Context: an optimization exercise on an open-source flow, tuned for small area. The choices shown serve that exercise and are no tape-out recipe.
In this exercise RTL edits were held to simulation tests only and were not proved equivalent to the original.
Power is estimated from default activity; no workload was simulated.

==> flow/design.v <==
package miner_pkg;
    localparam int TX_ID_WIDTH       = 256;
    localparam int MAX_TX_ID_DEFAULT = 4;
    localparam int TX_BUS_WIDTH      = TX_ID_WIDTH * MAX_TX_ID_DEFAULT;
    typedef enum logic {
        IDLE = 1'b0,
        RECV = 1'b1
    } collector_state_t;
endpackage
module byte_timeout_timer #(
    parameter int TIMEOUT_CYCLES = 1_000_000
) (
    input  logic clk,
    input  logic rst,
    input  logic clear,
    input  logic enable,
    output logic expired
);
    localparam logic [19:0] LIMIT_STATE = 20'hC3AF5;
    logic [19:0] r_lfsr;
    always_ff @(posedge clk) begin
        if (clear) begin
            r_lfsr <= 20'd0;
        end else begin
            r_lfsr <= {r_lfsr[18:0], ~(r_lfsr[19] ^ r_lfsr[16])};
        end
    end
    assign expired = enable && (r_lfsr == LIMIT_STATE);
endmodule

_What needs to be done:_
Determine how many lines of the records above hold the word "enable" and give the number with nothing added.

_Task result:_
2